27 May 2025

King Donald

The Supreme Court, in an unsigned opinion on the, "Shadow Docket," said that Donald Trump is free to ignore the law to fire the heads of independent agencies.

It's the Unitary Executive Theory, which states that the President has sole authority over executive functions, so long as they are a Republican.  (That last bit is the reality.  No one supports the Unitary Executive when a Democrat is in the White House)

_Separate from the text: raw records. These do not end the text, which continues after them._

`src/rtl/vram_write_arbiter.sv`:
```
`default_nettype none
// ============================================================================
// Module   : vram_write_arbiter
// Purpose  : Shares the single-port pixel memory between VGA scan-out and a
//            FIFO-buffered game-logic writer that drains only during blanking.
// Revision : 1.0 - initial release
// ============================================================================
module vram_write_arbiter #(
    parameter int ADDR_W     = 17,
    parameter int DATA_W     = 12,
    parameter int FIFO_DEPTH = 8,
    parameter int GUARD      = 2
) (
    input  logic                        clk,
    input  logic                        rst,
    input  logic [9:0]                  h_cnt,
    input  logic [9:0]                  v_cnt,
    input  logic [ADDR_W-1:0]           rd_addr,
    input  logic                        wr_valid,
    input  logic [ADDR_W-1:0]           wr_addr,
    input  logic [DATA_W-1:0]           wr_data,
    output logic                        wr_ready,
    output logic                        mem_we,
    output logic [ADDR_W-1:0]           mem_addr,
    output logic [DATA_W-1:0]           mem_din,
    output logic [$clog2(FIFO_DEPTH):0] fifo_level,
    output logic [15:0]                 wr_count
);

    localparam int c_ptr_w = $clog2(FIFO_DEPTH);
    localparam int c_lvl_w = c_ptr_w + 1;

    localparam logic [c_lvl_w-1:0] c_full    = c_lvl_w'(FIFO_DEPTH);
    localparam logic [c_lvl_w-1:0] c_lvl_one = c_lvl_w'(1);
    localparam logic [c_ptr_w-1:0] c_ptr_one = c_ptr_w'(1);
    localparam logic [9:0]         c_h_blank = 10'd640;
    localparam logic [9:0]         c_h_guard = 10'(800 - GUARD);
    localparam logic [9:0]         c_v_blank = 10'd480;
    localparam logic [9:0]         c_v_last  = 10'd524;

    typedef enum logic [0:0] {
        READ  = 1'b0,
        WRITE = 1'b1
    } state_t;

    state_t                r_state;
    state_t                w_state_nxt;

    logic [ADDR_W-1:0]     r_fifo_addr [FIFO_DEPTH];
    logic [DATA_W-1:0]     r_fifo_data [FIFO_DEPTH];
    logic [c_ptr_w-1:0]    r_wr_ptr;
    logic [c_ptr_w-1:0]    r_rd_ptr;
    logic [c_lvl_w-1:0]    r_level;
    logic [15:0]           r_count;

    logic                  w_write_ok;
    logic                  w_push;
    logic                  w_pop;
    logic                  w_not_empty;

    // The last line of the frame loses its tail so the port is free again
    // well before line 0 starts fetching pixels.
    assign w_write_ok = ((h_cnt >= c_h_blank && h_cnt < c_h_guard) || v_cnt >= c_v_blank)
                        && !(v_cnt == c_v_last && h_cnt >= c_h_guard);

    assign w_not_empty = (r_level != '0);
    assign wr_ready    = (r_level < c_full);
    assign w_push      = wr_valid && wr_ready;
    // Gating on write_ok keeps a stale WRITE state from ever touching active video.
    assign w_pop       = (r_state == WRITE) && w_write_ok && w_not_empty;

    assign fifo_level  = r_level;
    assign wr_count    = r_count;

    always_ff @(posedge clk or posedge rst) begin
        if (rst) begin
            r_state <= READ;
        end else begin
            r_state <= w_state_nxt;
        end
    end

    always_comb begin
        w_state_nxt = r_state;
        mem_we      = w_pop;
        mem_addr    = rd_addr;
        mem_din     = '0;

        if (w_pop) begin
            mem_addr = r_fifo_addr[r_rd_ptr];
            mem_din  = r_fifo_data[r_rd_ptr];
        end

        case (r_state)
            READ: begin
                if (w_write_ok && w_not_empty) begin
                    w_state_nxt = WRITE;
                end
            end
            WRITE: begin
                if (!w_write_ok || (w_pop && !w_push && r_level == c_lvl_one)) begin
                    w_state_nxt = READ;
                end
            end
            default: w_state_nxt = READ;
        endcase
    end

    always_ff @(posedge clk or posedge rst) begin
        if (rst) begin
            r_wr_ptr <= '0;
            r_rd_ptr <= '0;
            r_level  <= '0;
            r_count  <= '0;
        end else begin
            if (w_push) begin
                r_wr_ptr <= r_wr_ptr + c_ptr_one;
            end
            if (w_pop) begin
                r_rd_ptr <= r_rd_ptr + c_ptr_one;
                r_count  <= r_count + 16'd1;
            end
            case ({w_push, w_pop})
                2'b10:   r_level <= r_level + c_lvl_one;
                2'b01:   r_level <= r_level - c_lvl_one;
                default: r_level <= r_level;
            endcase
        end
    end

    // Storage needs no reset: the level register alone decides what is valid.
    always_ff @(posedge clk) begin
        if (w_push) begin
            r_fifo_addr[r_wr_ptr] <= wr_addr;
            r_fifo_data[r_wr_ptr] <= wr_data;
        end
    end

endmodule
`default_nettype wire
```
[src/rtl/pdm_edge_sync.sv]
// Front end of the PDM capture: brings the asynchronous microphone data into
// the clock_i domain and finds rising edges of the divided microphone clock.
// Ports:
//   clock_i    in  : system clock
//   reset_i    in  : synchronous active-high reset
//   pdm_clk_i  in  : divided microphone clock (already in the clock_i domain)
//   pdm_data_i in  : microphone data, asynchronous
//   rise       out : high for the one cycle where pdm_clk_i has just gone high
//   pdm_bit    out : synchronized microphone data
module pdm_edge_sync
  import pdm_decimator_pkg::*;
(
  input  logic clock_i,
  input  logic reset_i,
  input  logic pdm_clk_i,
  input  logic pdm_data_i,
  output logic rise,
  output logic pdm_bit
);

  logic data_meta;
  logic data_sync;
  logic pdm_clk_q;

  always_ff @(posedge clock_i) begin
    if (reset_i) begin
      data_meta <= 1'b0;
      data_sync <= 1'b0;
      pdm_clk_q <= 1'b0;
    end else begin
      data_meta <= pdm_data_i;
      data_sync <= data_meta;
      pdm_clk_q <= pdm_clk_i;
    end
  end

  // pdm_clk_i is a register output in this domain, so no synchronizer here.
  assign rise    = pdm_clk_i & ~pdm_clk_q;
  assign pdm_bit = data_sync;

endmodule
--- config.mk ---
export PLATFORM = sky130hd
export DESIGN_NAME = alu_cmd_sequencer
export DESIGN_NICKNAME = d
export VERILOG_FILES = /design/src/rtl/alu_cmd_sequencer.sv
export SDC_FILE = /design/constraint.sdc
export NUM_CORES = 1
export LEC_CHECK = 0
export CORE_ASPECT_RATIO = 1.2
export CORE_UTILIZATION = 55
export DETAILED_ROUTE_END_ITERATION = 8
export PLACE_DENSITY = 0.76
export SYNTH_ARGS = -nofsm -noshare
export SYNTH_HDL_FRONTEND = slang
export SYNTH_SLANG_ARGS = --single-unit
--- constraint.sdc ---
create_clock -name alu_clk -period 6.9 [get_ports alu_clk]
set_input_delay 1.38 -clock alu_clk [delete_from_list [all_inputs] [get_ports alu_clk]]
set_output_delay 1.38 -clock alu_clk [all_outputs]
set_load 0.01 [all_outputs]
--- src/rtl/alu_cmd_sequencer.sv ---
// -----------------------------------------------------------------------------
// alu_cmd_sequencer
//
// Feeds the ALU from the host. Host commands are buffered in a small FIFO
// (valid/ready) and issued one at a time as a single-cycle pulse on the ALU
// pins. An optional number of idle cycles can follow each issue. An ALU
// interrupt freezes issuing (HOLD) until the host acknowledges it.
//
// Parameters
//   DEPTH  FIFO entries (power of 2, >= 2)
//   GAP    idle cycles inserted after every issue (0..15)
//   CNT_W  width of issue_cnt
//
// Ports
//   alu_clk, rst                 clock, synchronous active-high reset
//   cmd_valid/cmd_ready          host handshake (cmd_ready = FIFO not full)
//   cmd_unit, cmd_op, cmd_a,
//   cmd_b, cmd_clr               host command fields
//   alu_enable, alu_enable_a/b   registered one-cycle issue strobes
//   alu_op_a/b, alu_in_a/b       registered op/operands, held between issues
//   alu_irq_clr                  cmd_clr of the issuing command
//   alu_irq, irq_ack             ALU interrupt in, host acknowledge in
//   irq_pending                  high while frozen in HOLD
//   fifo_level, issue_cnt        queued entries, issued commands (wrapping)
// -----------------------------------------------------------------------------
module alu_cmd_sequencer #(
    parameter int DEPTH = 4,
    parameter int GAP   = 0,
    parameter int CNT_W = 8
) (
    input  logic                     alu_clk,
    input  logic                     rst,
    input  logic                     cmd_valid,
    output logic                     cmd_ready,
    input  logic                     cmd_unit,
    input  logic [1:0]               cmd_op,
    input  logic [7:0]               cmd_a,
    input  logic [7:0]               cmd_b,
    input  logic                     cmd_clr,
    output logic                     alu_enable,
    output logic                     alu_enable_a,
    output logic                     alu_enable_b,
    output logic [1:0]               alu_op_a,
    output logic [1:0]               alu_op_b,
    output logic [7:0]               alu_in_a,
    output logic [7:0]               alu_in_b,
    output logic                     alu_irq_clr,
    input  logic                     alu_irq,
    input  logic                     irq_ack,
    output logic                     irq_pending,
    output logic [$clog2(DEPTH):0]   fifo_level,
    output logic [CNT_W-1:0]         issue_cnt
);

    localparam int AW = $clog2(DEPTH);
    localparam int DW = 20;
    localparam logic [AW:0] FULL_LEVEL = (AW + 1)'(DEPTH);
    // The gap counter is loaded with GAP-1 so that the GAP state lasts GAP cycles.
    localparam logic [3:0] GAP_LOAD = 4'((GAP > 0) ? (GAP - 1) : 0);

    typedef enum logic [1:0] {
        S_IDLE,
        S_ISSUE,
        S_GAP,
        S_HOLD
    } state_t;

    // ---------------- FIFO ----------------
    logic [DW-1:0] mem [DEPTH];
    logic [AW-1:0] wr_ptr_reg;
    logic [AW-1:0] rd_ptr_reg;
    logic [AW:0]   level_reg;
    logic          full;
    logic          empty;
    logic          push;
    logic          pop;

    assign full      = (level_reg == FULL_LEVEL);
    assign empty     = (level_reg == '0);
    assign cmd_ready = !full;
    // Acceptance is gated by full from the start of the cycle, so a
    // simultaneous pop never lets a push into a full FIFO.
    assign push      = cmd_valid && !full;

    always_ff @(posedge alu_clk) begin
        if (push) begin
            mem[wr_ptr_reg] <= {cmd_unit, cmd_op, cmd_a, cmd_b, cmd_clr};
        end
    end

    always_ff @(posedge alu_clk) begin
        if (rst) begin
            wr_ptr_reg <= '0;
            rd_ptr_reg <= '0;
            level_reg  <= '0;
        end else begin
            if (push) begin
                wr_ptr_reg <= wr_ptr_reg + 1'b1;
            end
            if (pop) begin
                rd_ptr_reg <= rd_ptr_reg + 1'b1;
            end
            if (push && !pop) begin
                level_reg <= level_reg + 1'b1;
            end else if (pop && !push) begin
                level_reg <= level_reg - 1'b1;
            end
        end
    end

    logic [DW-1:0] head;
    logic          head_unit;
    logic [1:0]    head_op;
    logic [7:0]    head_a;
    logic [7:0]    head_b;
    logic          head_clr;

    assign head = mem[rd_ptr_reg];
    assign {head_unit, head_op, head_a, head_b, head_clr} = head;

    // ---------------- FSM ----------------
    state_t     state_reg;
    state_t     state_next;
    logic [3:0] gap_reg;
    logic [3:0] gap_next;

    always_ff @(posedge alu_clk) begin
        if (rst) begin
            state_reg <= S_IDLE;
            gap_reg   <= '0;
        end else begin
            state_reg <= state_next;
            gap_reg   <= gap_next;
        end
    end

    always_comb begin
        state_next = state_reg;
        gap_next   = gap_reg;
        pop        = 1'b0;
        case (state_reg)
            S_IDLE: begin
                if (alu_irq) begin
                    state_next = S_HOLD;
                end else if (!empty) begin
                    pop        = 1'b1;
                    state_next = S_ISSUE;
                end
            end
            S_ISSUE: begin
                if (alu_irq) begin
                    state_next = S_HOLD;
                end else if (GAP > 0) begin
                    state_next = S_GAP;
                    gap_next   = GAP_LOAD;
                end else if (!empty) begin
                    pop        = 1'b1;
                    state_next = S_ISSUE;
                end else begin
                    state_next = S_IDLE;
                end
            end
            S_GAP: begin
                // The last gap edge makes the IDLE decision directly, so
                // issues are spaced exactly GAP+1 cycles apart.
                if (gap_reg != 4'd0) begin
                    gap_next = gap_reg - 4'd1;
                end else if (alu_irq) begin
                    state_next = S_HOLD;
                end else if (!empty) begin
                    pop        = 1'b1;
                    state_next = S_ISSUE;
                end else begin
                    state_next = S_IDLE;
                end
            end
            S_HOLD: begin
                if (irq_ack) begin
                    state_next = S_IDLE;
                end
            end
            default: begin
                state_next = S_IDLE;
            end
        endcase
    end

    assign irq_pending = (state_reg == S_HOLD);

    // ---------------- ALU pin registers ----------------
    logic             enable_reg;
    logic             enable_a_reg;
    logic             enable_b_reg;
    logic [1:0]       op_a_reg;
    logic [1:0]       op_b_reg;
    logic [7:0]       in_a_reg;
    logic [7:0]       in_b_reg;
    logic             irq_clr_reg;
    logic [CNT_W-1:0] issue_cnt_reg;

    always_ff @(posedge alu_clk) begin
        if (rst) begin
            enable_reg    <= 1'b0;
            enable_a_reg  <= 1'b0;
            enable_b_reg  <= 1'b0;
            op_a_reg      <= '0;
            op_b_reg      <= '0;
            in_a_reg      <= '0;
            in_b_reg      <= '0;
            irq_clr_reg   <= 1'b0;
            issue_cnt_reg <= '0;
        end else begin
            // Strobes are high only in the cycle following a pop.
            enable_reg   <= pop;
            enable_a_reg <= pop && !head_unit;
            enable_b_reg <= pop && head_unit;
            irq_clr_reg  <= pop && head_clr;
            if (pop) begin
                op_a_reg      <= head_unit ? 2'b00 : head_op;
                op_b_reg      <= head_unit ? head_op : 2'b00;
                in_a_reg      <= head_a;
                in_b_reg      <= head_b;
                issue_cnt_reg <= issue_cnt_reg + 1'b1;
            end
        end
    end

    assign alu_enable   = enable_reg;
    assign alu_enable_a = enable_a_reg;
    assign alu_enable_b = enable_b_reg;
    assign alu_op_a     = op_a_reg;
    assign alu_op_b     = op_b_reg;
    assign alu_in_a     = in_a_reg;
    assign alu_in_b     = in_b_reg;
    assign alu_irq_clr  = irq_clr_reg;
    assign fifo_level   = level_reg;
    assign issue_cnt    = issue_cnt_reg;

endmodule

==> impl_metrics.toml <==
[global_routing]
track_usage_pct = 21.2
grt.overflow.total = 0
antenna_violations_before_repair = 0
first_global_vias = 2726
first_pass_grt_wire_length_microns = 14000
grt_start_max_net_pins = 45

[timing]
clock-skew-final_ns = 0.00671
fin_setup_tns_ns = 0
final-setup-viol-count = 0
maxSlewHeadroom_pct = 25.6
fmaxAchievable_ghz = 0.233
fin_ws_ns = 2.61
unrepaired_setup_endpoints_after_global_routing = "no"
report.final.hold_viol_count = 0
post-route-period-util_pct = 62.2
final_max_slew_viol_count = 0
post-route-min-period_ns = 4.29
worst_pin_slew_ns = 1.11

[power_and_ir_drop]
peakVddDrop_mv = 0.215
cellPowerDensity_mw_per_mm2 = 380
p_leak_nw = 2.05

[floorplan]
io_pins = 62
die_area_sq_mm = 0.00924
die-height_microns = 105
std_cell_rows = 37
core_region_area_sq_mm = 0.00856
floorplan.initialDensity_pct = 56.9
die_width_microns = 87.9

[clock_network]
worst_setup_hold_path_clk_slew_ns = 0.06
cts_repair_resize_count = 0
cts_root_buffer = "clkbuf_8"
clkLatencyLatePin_ns = 0.51
post_cts.repair.setup_buffers = 0
cts_inserted_buffers = 17
tritoncts_clock_tree = "yes"
cts.sink_count = 127
cts_buffer_depth = 2
htree_num_levels = 4
hold_buffers = 0

[logic_synthesis]
ys.warnings.count = 0
yosys_most_used_dff = "edfxtp_1"
synthesis.instances = 333
synth-edff-count = 80
synth.cell_area_sq_mm = 0.00487
yosysSeqAreaShare_pct = 68.7
yosysUniqueCellTypes = 35
yosys_register_bits = 127
postSynth.asyncResetShare_pct = 0
synth_nets = 371
synth_area_per_cell_sq_um = 14.6

[hold_path]
holdPathStages = 2
worstHoldStart = "alu_op_b[0]"
worstHoldPathType = "flip-flop to flip-flop"
worstHoldEndpoint = "alu_op_b[0]"

[layout]
multi_input_comb_area_sq_mm = 0.00143
antenna-diode-count = 0
filler_cell_count = 544
most-common-layout-cells = "80 x edfxtp_1, 60 x clkdlybuf4s50_1, 47 x dfxtp_1"
signed_area_change_from_the_synthesized_netlist_to_the_final_layout_pct = 26.2
registers.top_by_ff_count = "mem"
layout-drive-gt1-share_pct = 13.8
num-nets-final = 437
largest_reg_flops = 80
post-route-util_pct = 71.8
area.sequential_sq_mm = 0.00334
layout_commonest_cell = "edfxtp_1"

[worst_setup_path]
path_class = "primary input to flip-flop"
critical_path_required_ns = 7.33
crit_path_capture_type = "flip-flop"
worst_r2r_endpoint = "fifo_level[2]"
worst_setup_path_startpoint = "alu_irq"
timing.reg2reg.setup_slack_ns = 3.34
reg2regPathDepth = 11
setup.worst_path.start_class = "primary input"
critical_path_arrival_ns = 4.73
critical_path.reg2reg.startpoint = "state_reg[0]"
critical_path_peak_fanout = 39

[placement]
pre_cts_slack_ns = 2.12
hpwl_microns = 5210
gp_congestion = 0.755
numPortBuffers = 61

[routing]
met2RoutedLength_microns = 4660
drcViolationCount = 0
route.detailed.vias_per_inst = 5.33
routedLengthMet1_microns = 3610
met3_wirelength_microns = 366
post_drt_wl_per_cell_microns = 16.6
drt_pass1_iterations = 5
routed-via-count = 2822
highest-signal-layer = "met4"
detail_route.wirelength_microns = 8770
first_iter_violations = 104
detail-route-antenna-nets = 0

[job]
drv.max_cap_violation_count = 0

[status]
status = "complete, no violations"
==> per-layer routing <==
metal | vias to the layer above | track usage [%]
li1 | 1363 | -
met1 | 1371 | 27.8
met2 | 79 | 33.3
met3 | 9 | 5.29
met4 | 0 | 9.48
met5 | - | 0
==> cells by family after synthesis <==
group                    Yosys count  synth area share [%]
adder cells (fa/ha/maj)           13                  3.49
XOR/XNOR                           6                  1.08
flip-flops                       127                  68.7
multiplexers                      24                  10.1
buffers and inverters             25                  2.00
AO/OA/AOI/OAI                     46                  5.42
AND/OR/NAND/NOR                   92                  9.28
==> power by group <==
| part | internal [W] | switching [W] | total [W] |
|---|---|---|---|
| Clock | 0.000520 | 0.000334 | 0.000855 |
| Combinational | 0.000238 | 0.000247 | 0.000485 |
| Sequential | 0.000920 | 0.0000734 | 0.000993 |
| Total | 0.00168 | 0.000655 | 0.00233 |
==> synthesized netlist by cell type (2+ instances only) <==
master	count	area share [%]
edfxtp_1	80	49
dfxtp_1	47	19
nand2_1	43	3.3
a21oi_1	33	3.4
mux4_2	20	9.2
nor2_1	13	1.0
clkbuf_1	12	0.92
ha_1	12	3.1
inv_1	9	0.69
and2_1	7	0.90
nand3_1	7	0.72
o21ai_0	5	0.51
or3_1	5	0.64
mux2i_1	4	0.82
nor3_1	4	0.41
buf_2	3	0.31
o31ai_1	3	0.46
or4_1	3	0.46
xnor2_1	3	0.54
xor2_1	3	0.54
nand3b_1	2	0.31
nor2b_1	2	0.26
==> worst max-delay path, stage by stage <==
cell	delay, ns
clkdlybuf4s50_1	0.45
or2_1	0.28
a211oi_4	0.91
inv_2	0.55
ha_1	0.38
inv_1	0.07
fa_1	0.17
xor2_1	0.07
or3_1	0.31
a21oi_1	0.14
==> final cells by class <==
class                   instances  area share (%)
well taps                     117            2.38
flip-flops and latches        127            54.4
inverters                      10           0.611
repair buffers                 62            9.98
clock inverters                14            2.59
clock buffers                  18            6.80
multi-input cells             181            23.2
==> worst max-delay path by stage <==
stage	endpoint	slack [ns]
final	fifo_level[2]	2.61
after global routing	fifo_level[2]	2.38
after CTS	fifo_level[2]	2.62
after detailed placement	fifo_level[2]	2.12
after global placement	fifo_level[2]	2.23
after floorplan	fifo_level[2]	3.54
==> metrics by stage <==
stage	cell area [sq um]	power [W]	hold WS (ns)	instances
6_report	6150	0.00233	0.454	529
5_1_grt	6150	0.00244	0.472	529
4_1_cts	6150	0.00235	0.452	529
3_5_place_dp	5570	0.00150	0.445	497
3_3_place_gp	5570	0.00148	0.444	497
2_1_floorplan	4870	0.00131	0.454	333
No activity file was read; power rests on OpenSTA's default activity.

To be fair, the Supreme Court did not make an explicit ruling that the President can ignore the law with impunity, but ruled that until the case makes up to them, the firings shall stand, which both signals that SCOTUS will support Trump's lawlessness, and that the firings will stand for months if not years before formal arguments:

On Thursday night, the Supreme Court’s six Republican-appointed justices allowed President Donald Trump to remove two executive branch officials: Gwynne Wilcox of the National Labor Relations Board and Cathy Harris of the Merit Systems Protection Board. In doing so, the court refused to enforce a major precedent. The decision indicated that, despite recent rebukes, the court is willing to disregard longstanding precedent for Trump to proceed with his overhaul of the federal government.

Before the court’s actions, a unanimous 1935 Supreme Court precedent called Humphrey’s Executor insulated both Wilcox and Harris, as members of independent boards, from removal without good cause. On Thursday, the GOP-appointees effectively cabined—or overturned—Humphrey’s Executor, in a glib order; they discarded the precedent that undergirds the modern executive branch in the same way they might toss out an old shirt they no longer feel like wearing. 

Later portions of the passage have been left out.